- **Records for the exercise**
----------

===== config.mk =====
export PLATFORM = sky130hd
export DESIGN_NAME = ssp_top
export DESIGN_NICKNAME = d
export VERILOG_FILES = /design/src/hdl/ssp_pkg.sv /design/src/hdl/ssp_top.sv
export SDC_FILE = /design/constraint.sdc
export NUM_CORES = 1
export LEC_CHECK = 0
export BUFFER_PORTS_ARGS = -buffer_cell sky130_fd_sc_hd__buf_2
export CAP_MARGIN = 20
export CORE_ASPECT_RATIO = 0.5
export CORE_MARGIN = 4
export CORE_UTILIZATION = 50
export CTS_CLUSTER_SIZE = 40
export DETAILED_ROUTE_END_ITERATION = 8
export PLACE_DENSITY_LB_ADDON = 0.08
export SYNTH_ARGS = -nofsm -noshare
export SYNTH_HDL_FRONTEND = slang
export SYNTH_SLANG_ARGS = --single-unit

===== constraint.sdc =====
create_clock -name clk_i -period 9.1 [get_ports clk_i]
set_clock_uncertainty 0.15 [all_clocks]
set_input_delay 1.365 -clock clk_i [delete_from_list [all_inputs] [get_ports clk_i]]
set_output_delay 1.365 -clock clk_i [all_outputs]
set_load 0.05 [all_outputs]

===== src/hdl/ssp_pkg.sv =====
`default_nettype none
package ssp_pkg;
  // ----------------------------------------------------------------
  // Word, bus and register map
  // ----------------------------------------------------------------
  localparam int WORD_W = 16;
  localparam int FIFO_DEPTH = 16;
  localparam int AVS_AW = 5;
  localparam int AVS_DW = 32;
  localparam int CTRL_W = 3;
  localparam int MS_ADDR_W = 8;
  localparam int CNT_W = 5;
  localparam int SYNC_W = 8;
  localparam logic [AVS_AW-1:0] REG_CTRL = 5'h00;
  localparam logic [AVS_AW-1:0] REG_TXDATA = 5'h04;
  localparam logic [AVS_AW-1:0] REG_RXDATA = 5'h08;
  localparam logic [AVS_AW-1:0] REG_STATUS = 5'h0C;
  localparam logic [AVS_AW-1:0] REG_ADDR = 5'h10;
  // Level bits in the control register and status bit positions.
  localparam int LVL_RX_BIT = 4;
  localparam int LVL_TX_BIT = 5;
  localparam int ST_RX_FULL = 0;
  localparam int ST_TX_BUSY = 1;
  localparam int ST_FIFO_EMPTY = 2;
  localparam int ST_FIFO_FULL = 3;
  localparam int ST_RX_BUSY = 4;
  // ----------------------------------------------------------------
  // Timing and counts
  // ----------------------------------------------------------------
  // Machine clock is clk_i; the driven transmit clock is a quarter of it.
  localparam int TXCLK_DIV = 4;
  localparam logic DIV_LAST = 1'(TXCLK_DIV / 2 - 1);
  localparam logic [CNT_W-1:0] TX_LAST = 5'h10;
  localparam logic [CNT_W-1:0] RX_LAST = 5'h0F;
  localparam logic [CNT_W-1:0] ADDR_BITS = 5'h08;
  // ----------------------------------------------------------------
  // Types and reset values
  // ----------------------------------------------------------------
  typedef struct packed {
    logic ms;   // Multislot mode select.
    logic fdir; // Transmit frame sync driven by the device.
    logic csrc; // Transmit bit clock driven by the device.
  } ssp_ctrl_t;
  localparam ssp_ctrl_t CTRL_RST = 3'h0;
  localparam logic [MS_ADDR_W-1:0] ADDR_RST = 8'h00;
endpackage
`default_nettype wire


===== src/hdl/ssp_top.sv =====
// Operation
// - Peer supplies receive clock; it shifts data in.
// - Idle receive clock level readable in control.
// - Transmit clock input, or driven at quarter rate.
// - Idle transmit clock level readable in control.
// - Float condition releases every output driver.
// - Transmit data floats when no word shifts.
// - Receive frame sync fall starts a receive.
// - Multislot turns receive sync into address line.
// - Transmit frame sync fall starts a transmit.
// - Transmit frame sync is input after reset.
// - Frame direction select drives transmit frame sync.
// - Multislot drives the frame pulse on sync.
// - Shift register bits leave on transmit data.
//
// The register offsets and the Avalon-MM register port are this design's own decisions.
`timescale 1ns/1ns
`default_nettype none

// ------------------------------------------------------------------
// Two flip-flop synchroniser for pin inputs
// ------------------------------------------------------------------
module ssp_sync #(
  parameter int W = 1
) (
  input wire logic clk_i,          // Block clock.
  input wire logic rst_i,          // Synchronous reset.
  input wire logic [W-1:0] d_i,    // Asynchronous levels.
  output logic [W-1:0] q_o         // Synchronised levels.
);
  logic [W-1:0] meta_r;

  // The first stage feeds only the second stage.
  always_ff @(posedge clk_i) begin
    if (rst_i) begin
      meta_r <= '0;
      q_o <= '0;
    end else begin
      meta_r <= d_i;
      q_o <= meta_r;
    end
  end
endmodule

// ------------------------------------------------------------------
// Word FIFO between the register bus and the transmitter
// ------------------------------------------------------------------
module ssp_fifo #(
  parameter int W = 16,
  parameter int D = 16
) (
  input wire logic clk_i,          // Block clock.
  input wire logic rst_i,          // Synchronous reset.
  input wire logic in_valid_i,     // Push request.
  output logic in_ready_o,         // Room for a word.
  input wire logic [W-1:0] in_data_i, // Pushed word.
  output logic out_valid_o,        // A word is waiting.
  input wire logic out_ready_i,    // Pop request.
  output logic [W-1:0] out_data_o  // Oldest word.
);
  localparam int AW = $clog2(D);
  logic [W-1:0] mem [D];
  logic [AW-1:0] wp_r;
  logic [AW-1:0] rp_r;
  logic [AW:0] cnt_r;
  logic push;
  logic pop;

  // Full and empty come straight from the fill count.
  assign in_ready_o = cnt_r != (AW+1)'(D);
  assign out_valid_o = cnt_r != '0;
  assign out_data_o = mem[rp_r];
  assign push = in_valid_i && in_ready_o;
  assign pop = out_ready_i && out_valid_o;

  // Storage is written only on an accepted push.
  always_ff @(posedge clk_i) begin
    if (push) begin
      mem[wp_r] <= in_data_i;
    end
  end

  // Depth is a power of two, so the pointers wrap by themselves.
  always_ff @(posedge clk_i) begin
    if (rst_i) begin
      wp_r <= '0;
      rp_r <= '0;
      cnt_r <= '0;
    end else begin
      if (push) begin
        wp_r <= wp_r + 1'b1;
      end
      if (pop) begin
        rp_r <= rp_r + 1'b1;
      end
      cnt_r <= cnt_r + (AW+1)'(push) - (AW+1)'(pop);
    end
  end
endmodule

// ------------------------------------------------------------------
// Serial port top
// ------------------------------------------------------------------
module ssp_top (
  input wire logic clk_i,                  // Machine clock, 250 MHz.
  input wire logic rst_i,                  // Synchronous reset, high.
  input wire logic [ssp_pkg::AVS_AW-1:0] avs_address_i, // Byte address.
  input wire logic avs_read_i,             // Read request.
  input wire logic avs_write_i,            // Write request.
  input wire logic [ssp_pkg::AVS_DW-1:0] avs_writedata_i, // Write data.
  output logic [ssp_pkg::AVS_DW-1:0] avs_readdata_o, // Read data.
  output logic avs_waitrequest_o,          // Low for the answer.
  input wire logic rx_bit_clock_i,         // Receive bit clock pin.
  input wire logic rx_serial_in_i,         // Receive data pin.
  input wire logic rx_frame_sync_i,        // Receive sync or address in.
  output logic multislot_address_line_o,   // Address out.
  output logic multislot_address_line_oe_n_o, // Address enable, low.
  input wire logic tx_bit_clock_i,         // Transmit clock pin in.
  output logic tx_bit_clock_o,             // Transmit clock out.
  output logic tx_bit_clock_oe_n_o,        // Clock enable, low.
  output logic tx_serial_out_o,            // Transmit data out.
  output logic tx_serial_out_oe_n_o,       // Data enable, low.
  input wire logic tx_frame_sync_i,        // Transmit sync pin in.
  output logic tx_frame_sync_o,            // Sync or frame pulse out.
  output logic tx_frame_sync_oe_n_o,       // Sync enable, low.
  input wire logic test_reset_i,           // Test reset pin.
  input wire logic emulation_pin_a_i,      // First emulation pin.
  input wire logic emulation_float_pin_i   // Float pin, active low.
);
  import ssp_pkg::*;

  logic [SYNC_W-1:0] pin_s;
  logic tst_s, emu_a_s, emu_f_s, rxc_s, rxfs_s, rxd_s, txci_s, txfsi_s;
  logic float_r;
  ssp_ctrl_t ctrl_r;
  logic [MS_ADDR_W-1:0] tx_addr_r;
  logic [MS_ADDR_W-1:0] rx_addr_r;
  logic wait_r;
  logic [AVS_DW-1:0] rdata_r;
  logic req, take, ack, push_ok;
  logic fifo_in_ready, fifo_out_valid, fifo_pop;
  logic [WORD_W-1:0] fifo_out_data;
  logic div_cnt_r, div_r, txc, txc_prev_r, tx_rise, tx_fall;
  logic rxc_prev_r, rx_fall;
  logic fs_drive, fs_out_r, txfs, txfs_prev_r, tx_start;
  logic [WORD_W-1:0] tx_shift_r;
  logic [MS_ADDR_W-1:0] addr_sh_r;
  logic [CNT_W-1:0] tx_cnt_r;
  logic tx_busy_r, txd_r, addr_out_r, addr_drv_r;
  logic rxfs_src, rxfs_prev_r, rx_start, rx_busy_r, rx_full_r;
  logic [CNT_W-1:0] rx_cnt_r;
  logic [WORD_W-1:0] rx_shift_r;
  logic [WORD_W-1:0] rx_data_r;
  logic rx_done;
  logic clk_oe_n_r, dat_oe_n_r, fs_oe_n_r, adr_oe_n_r, txc_out_r;

  // ----------------------------------------------------------------
  // Pin synchronisers and float decode
  // ----------------------------------------------------------------
  ssp_sync #(.W(SYNC_W)) u_sync (
    .clk_i(clk_i),
    .rst_i(rst_i),
    .d_i({test_reset_i, emulation_pin_a_i, emulation_float_pin_i,
          rx_bit_clock_i, rx_frame_sync_i, rx_serial_in_i,
          tx_bit_clock_i, tx_frame_sync_i}),
    .q_o(pin_s)
  );
  assign {tst_s, emu_a_s, emu_f_s, rxc_s, rxfs_s, rxd_s, txci_s,
          txfsi_s} = pin_s;

  // Float needs test reset low, first emulation pin high, float pin low.
  always_ff @(posedge clk_i) begin
    if (rst_i) begin
      float_r <= 1'b0;
    end else begin
      float_r <= !tst_s && emu_a_s && !emu_f_s;
    end
  end

  // ----------------------------------------------------------------
  // Register bus slave
  // ----------------------------------------------------------------
  // A push to a full FIFO holds waitrequest, so back-pressure reaches
  // software instead of dropping words.
  assign req = avs_read_i || avs_write_i;
  assign push_ok = !(avs_write_i && avs_address_i == REG_TXDATA) ||
                   fifo_in_ready;
  assign take = req && wait_r && push_ok;
  assign ack = req && !wait_r;

  always_ff @(posedge clk_i) begin
    if (rst_i) begin
      wait_r <= 1'b1;
    end else begin
      wait_r <= !take;
    end
  end

  // Read data is latched as waitrequest falls and stands for that cycle.
  always_ff @(posedge clk_i) begin
    if (rst_i) begin
      rdata_r <= '0;
    end else if (take && avs_read_i) begin
      rdata_r <= '0;
      case (avs_address_i)
        REG_CTRL: begin
          rdata_r[CTRL_W-1:0] <= ctrl_r;
          rdata_r[LVL_RX_BIT] <= rxc_s;
          rdata_r[LVL_TX_BIT] <= txc;
        end
        REG_RXDATA: rdata_r[WORD_W-1:0] <= rx_data_r;
        REG_STATUS: begin
          rdata_r[ST_RX_FULL] <= rx_full_r;
          rdata_r[ST_TX_BUSY] <= tx_busy_r;
          rdata_r[ST_FIFO_EMPTY] <= !fifo_out_valid;
          rdata_r[ST_FIFO_FULL] <= !fifo_in_ready;
          rdata_r[ST_RX_BUSY] <= rx_busy_r;
        end
        REG_ADDR: rdata_r[2*MS_ADDR_W-1:0] <= {rx_addr_r, tx_addr_r};
        default: rdata_r <= '0;
      endcase
    end
  end

  // Control and address writes land on the answering edge.
  always_ff @(posedge clk_i) begin
    if (rst_i) begin
      ctrl_r <= CTRL_RST;
      tx_addr_r <= ADDR_RST;
    end else if (ack && avs_write_i) begin
      if (avs_address_i == REG_CTRL) begin
        ctrl_r <= ssp_ctrl_t'(avs_writedata_i[CTRL_W-1:0]);
      end
      if (avs_address_i == REG_ADDR) begin
        tx_addr_r <= avs_writedata_i[MS_ADDR_W-1:0];
      end
    end
  end

  assign avs_readdata_o = rdata_r;
  assign avs_waitrequest_o = wait_r;

  ssp_fifo #(.W(WORD_W), .D(FIFO_DEPTH)) u_txfifo (
    .clk_i(clk_i),
    .rst_i(rst_i),
    .in_valid_i(ack && avs_write_i && avs_address_i == REG_TXDATA),
    .in_ready_o(fifo_in_ready),
    .in_data_i(avs_writedata_i[WORD_W-1:0]),
    .out_valid_o(fifo_out_valid),
    .out_ready_i(fifo_pop),
    .out_data_o(fifo_out_data)
  );

  // ----------------------------------------------------------------
  // Bit clocks and edge detection
  // ----------------------------------------------------------------
  // Free-running divider; switching the source may give one odd edge.
  always_ff @(posedge clk_i) begin
    if (rst_i) begin
      div_cnt_r <= 1'b0;
      div_r <= 1'b0;
    end else if (div_cnt_r == DIV_LAST) begin
      div_cnt_r <= 1'b0;
      div_r <= !div_r;
    end else begin
      div_cnt_r <= div_cnt_r + 1'b1;
    end
  end

  assign txc = ctrl_r.csrc ? div_r : txci_s;
  assign tx_rise = txc && !txc_prev_r;
  assign tx_fall = !txc && txc_prev_r;
  assign rx_fall = !rxc_s && rxc_prev_r;

  always_ff @(posedge clk_i) begin
    if (rst_i) begin
      txc_prev_r <= 1'b0;
      rxc_prev_r <= 1'b0;
    end else begin
      txc_prev_r <= txc;
      rxc_prev_r <= rxc_s;
    end
  end

  // ----------------------------------------------------------------
  // Transmit frame sync and transmitter
  // ----------------------------------------------------------------
  assign fs_drive = ctrl_r.fdir || ctrl_r.ms;
  assign txfs = fs_drive ? fs_out_r : txfsi_s;
  // The sync is sampled only on bit clock falls, never on clk_i alone.
  assign tx_start = tx_fall && txfs_prev_r && !txfs && !tx_busy_r &&
                    fifo_out_valid;
  assign fifo_pop = tx_start;

  // A driven sync is one bit clock low, launched when a word waits.
  always_ff @(posedge clk_i) begin
    if (rst_i) begin
      fs_out_r <= 1'b1;
    end else if (tx_rise) begin
      if (!fs_out_r) begin
        fs_out_r <= 1'b1;
      end else if (fs_drive && !tx_busy_r && fifo_out_valid) begin
        fs_out_r <= 1'b0;
      end
    end
  end

  always_ff @(posedge clk_i) begin
    if (rst_i) begin
      txfs_prev_r <= 1'b1;
    end else if (tx_fall) begin
      txfs_prev_r <= txfs;
    end
  end

  // Bits leave MSB first on rises; the peer samples on falls.
  always_ff @(posedge clk_i) begin
    if (rst_i) begin
      tx_busy_r <= 1'b0;
      tx_shift_r <= '0;
      addr_sh_r <= '0;
      tx_cnt_r <= '0;
      txd_r <= 1'b0;
      addr_out_r <= 1'b0;
      addr_drv_r <= 1'b0;
    end else if (tx_start) begin
      tx_busy_r <= 1'b1;
      tx_shift_r <= fifo_out_data;
      addr_sh_r <= tx_addr_r;
      tx_cnt_r <= '0;
    end else if (tx_rise && tx_busy_r) begin
      if (tx_cnt_r == TX_LAST) begin
        tx_busy_r <= 1'b0;
        addr_drv_r <= 1'b0;
      end else begin
        txd_r <= tx_shift_r[WORD_W-1];
        tx_shift_r <= {tx_shift_r[WORD_W-2:0], 1'b0};
        addr_out_r <= addr_sh_r[MS_ADDR_W-1];
        addr_sh_r <= {addr_sh_r[MS_ADDR_W-2:0], 1'b0};
        addr_drv_r <= tx_cnt_r < ADDR_BITS;
        tx_cnt_r <= tx_cnt_r + 1'b1;
      end
    end
  end

  // ----------------------------------------------------------------
  // Receiver
  // ----------------------------------------------------------------
  // In multislot mode the frame pulse on the transmit sync frames both.
  assign rxfs_src = ctrl_r.ms ? txfs : rxfs_s;
  assign rx_start = rx_fall && rxfs_prev_r && !rxfs_src &&
                    !rx_busy_r;
  assign rx_done = rx_fall && rx_busy_r && rx_cnt_r == RX_LAST;

  always_ff @(posedge clk_i) begin
    if (rst_i) begin
      rxfs_prev_r <= 1'b1;
      rx_busy_r <= 1'b0;
      rx_cnt_r <= '0;
      rx_shift_r <= '0;
      rx_addr_r <= '0;
      rx_data_r <= '0;
    end else if (rx_fall) begin
      rxfs_prev_r <= rxfs_src;
      if (rx_start) begin
        rx_busy_r <= 1'b1;
        rx_cnt_r <= '0;
      end else if (rx_busy_r) begin
        rx_shift_r <= {rx_shift_r[WORD_W-2:0], rxd_s};
        if (ctrl_r.ms && rx_cnt_r < ADDR_BITS && !addr_drv_r) begin
          rx_addr_r <= {rx_addr_r[MS_ADDR_W-2:0], rxfs_s};
        end
        rx_cnt_r <= rx_cnt_r + 1'b1;
        if (rx_done) begin
          rx_busy_r <= 1'b0;
          rx_data_r <= {rx_shift_r[WORD_W-2:0], rxd_s};
        end
      end
    end
  end

  // A word that lands as software reads the last one keeps the flag.
  always_ff @(posedge clk_i) begin
    if (rst_i) begin
      rx_full_r <= 1'b0;
    end else if (rx_done) begin
      rx_full_r <= 1'b1;
    end else if (ack && avs_read_i && avs_address_i == REG_RXDATA) begin
      rx_full_r <= 1'b0;
    end
  end

  // ----------------------------------------------------------------
  // Pin drivers
  // ----------------------------------------------------------------
  // Enables are active low and every one is released while floating.
  always_ff @(posedge clk_i) begin
    if (rst_i) begin
      clk_oe_n_r <= 1'b1;
      dat_oe_n_r <= 1'b1;
      fs_oe_n_r <= 1'b1;
      adr_oe_n_r <= 1'b1;
      txc_out_r <= 1'b0;
    end else begin
      clk_oe_n_r <= float_r || !ctrl_r.csrc;
      dat_oe_n_r <= float_r || !tx_busy_r;
      fs_oe_n_r <= float_r || !fs_drive;
      adr_oe_n_r <= float_r || !ctrl_r.ms || !addr_drv_r;
      txc_out_r <= div_r;
    end
  end

  assign tx_bit_clock_o = txc_out_r;
  assign tx_bit_clock_oe_n_o = clk_oe_n_r;
  assign tx_serial_out_o = txd_r;
  assign tx_serial_out_oe_n_o = dat_oe_n_r;
  assign tx_frame_sync_o = fs_out_r;
  assign tx_frame_sync_oe_n_o = fs_oe_n_r;
  assign multislot_address_line_o = addr_out_r;
  assign multislot_address_line_oe_n_o = adr_oe_n_r;
endmodule
`default_nettype wire


* After elaboration in Yosys (flattened, before gate mapping)
Memories as Yosys holds them, arrays and structs flattened. A register that Yosys moved wholly into a read port is not among the register bits. Index checks and enable logic that the tools add are counted.
Word-level totals: register bits 149, memory bits (writable) 256, input bits 49, output and inout port bits 41, memories kept 1
Memories:
- u_txfifo.mem | words 16, width 16, read ports 1, clocked after memory_dff 1, wr ports 1, line ssp_top.sv:62 | logic [W-1:0] mem [D];
Cells by class: add/subtract/negate cells 7, order comparisons 2, eq/ne operators 8, multiplexer cells 31, bitwise gates (word level) 3, reductions and logical operators 76
Operators by type and width (number):
- $mux 16 | 3
- $logic_and 1x1->1 | 30
- $mux 8 | 3
- $pmux 10 s2 | 1
- $logic_not 1->1 | 19
- $mux 1 | 16
- $eq 5x4->1 const B | 3
- $reduce_and 2->1 | 7
- $pmux 3 s4 | 1
- $add 5x1->5 const B | 2
- $eq 5x5->1 const B | 2
- $lt 5x4->1 const B | 2
- $mux 5 | 2
- $add 4x1->4 const B | 2
- $logic_or 1x1->1 | 8
- $mux 4 | 2
- $reduce_and 4->1 | 2
- $reduce_bool 2->1 | 4
- $pmux 1 s3 | 2
- $reduce_and 3->1 | 2
- $add 5x1->5 | 1
- $eq 5x3->1 const B | 1
- $logic_not 5->1 | 1
- $ne 5x5->1 const B | 1
- 7 further kinds | 10

* Depth between registers and ports, before layout
Gate-level depths: netlist of run 1.
depth after elaboration 10, gate-level depth with buffers 16

* Modules after synthesis
Synthesis of run 1 repeated with hierarchy kept, for this count alone.
Unflattened totals: cell total of the unflattened synthesis 1107, area, all modules 16109.2 um^2
By module, submodules not included:
- ssp_fifo | instances 1, cells an instance 503, area each 10543.9 um^2, sequential area each 8027.7 um^2
- ssp_top | instances 1, cells an instance 571, area each 5101.1 um^2, sequential area each 2402.3 um^2
- ssp_sync | instances 1, cells an instance 33, area each 464.2 um^2, sequential area each 320.3 um^2

* Worst setup path before layout of run 1
Ideal clock, no wire load.
path kind in2reg, start point input port avs_address_i[4] (netlist bit), end point memory u_txfifo.mem[0][0], enable pin, arrival 3.257 ns, data required time 8.541 ns, path slack 5.284 ns, cell stages on the path 5, buffers on the path 0, cells stage by stage nor3_2 > nand4b_1 > clkinv_1 > nand2_1 > nor3_1
On the way: longest elaborated chain between the ends 5
Ends and longest elaborated chain:
- start: declaration | line ssp_top.sv:107 | input wire logic [ssp_pkg::AVS_AW-1:0] avs_address_i,
- $eq 5x3->1 | line ssp_top.sv:246 | .in_valid_i(ack && avs_write_i && avs_address_i == REG_TXDATA),
- $logic_and 1x1->1 | line ssp_top.sv:246
- $logic_and 1x1->1 | line ssp_top.sv:73 | assign push = in_valid_i && in_ready_o;
- net u_txfifo.push | line ssp_top.sv:66 | logic push;
- $mux 1 | line ssp_top.sv:78 | if (push) begin
- $mux 1 (not written as such) | line ssp_top.sv:79 | mem[wp_r] <= in_data_i;
- end: declaration | line ssp_top.sv:62
The timed path passes the listed nets, and every way through them passes these cells.

* Worst setup path after layout of run 1
start point input port avs_write_i, end point memory u_txfifo.mem[4][13], enable pin
On the way: longest elaborated chain between the ends 7
Ends and longest elaborated chain:
- start: declaration | line ssp_top.sv:109 | input wire logic avs_write_i,
- $logic_or 1x1->1 | line ssp_top.sv:185 | assign req = avs_read_i || avs_write_i;
- $logic_and 1x1->1 | line ssp_top.sv:189 | assign ack = req && !wait_r;
- $logic_and 1x1->1 (*) (2 in series) | line ssp_top.sv:246
- $logic_and 1x1->1 (*) | line ssp_top.sv:73
- net u_txfifo.push | line ssp_top.sv:66
- $mux 1 (*) | line ssp_top.sv:78
- $mux 1 (not written as such) (*) | line ssp_top.sv:79
The timed path passes the listed nets; every way through them passes the cells marked *.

----------

- **Problem requirements**
Only the lines above that hold "instance" are wanted. Show every one of them.

- **Task result**
- ssp_fifo | instances 1, cells an instance 503, area each 10543.9 um^2, sequential area each 8027.7 um^2
- ssp_top | instances 1, cells an instance 571, area each 5101.1 um^2, sequential area each 2402.3 um^2
- ssp_sync | instances 1, cells an instance 33, area each 464.2 um^2, sequential area each 320.3 um^2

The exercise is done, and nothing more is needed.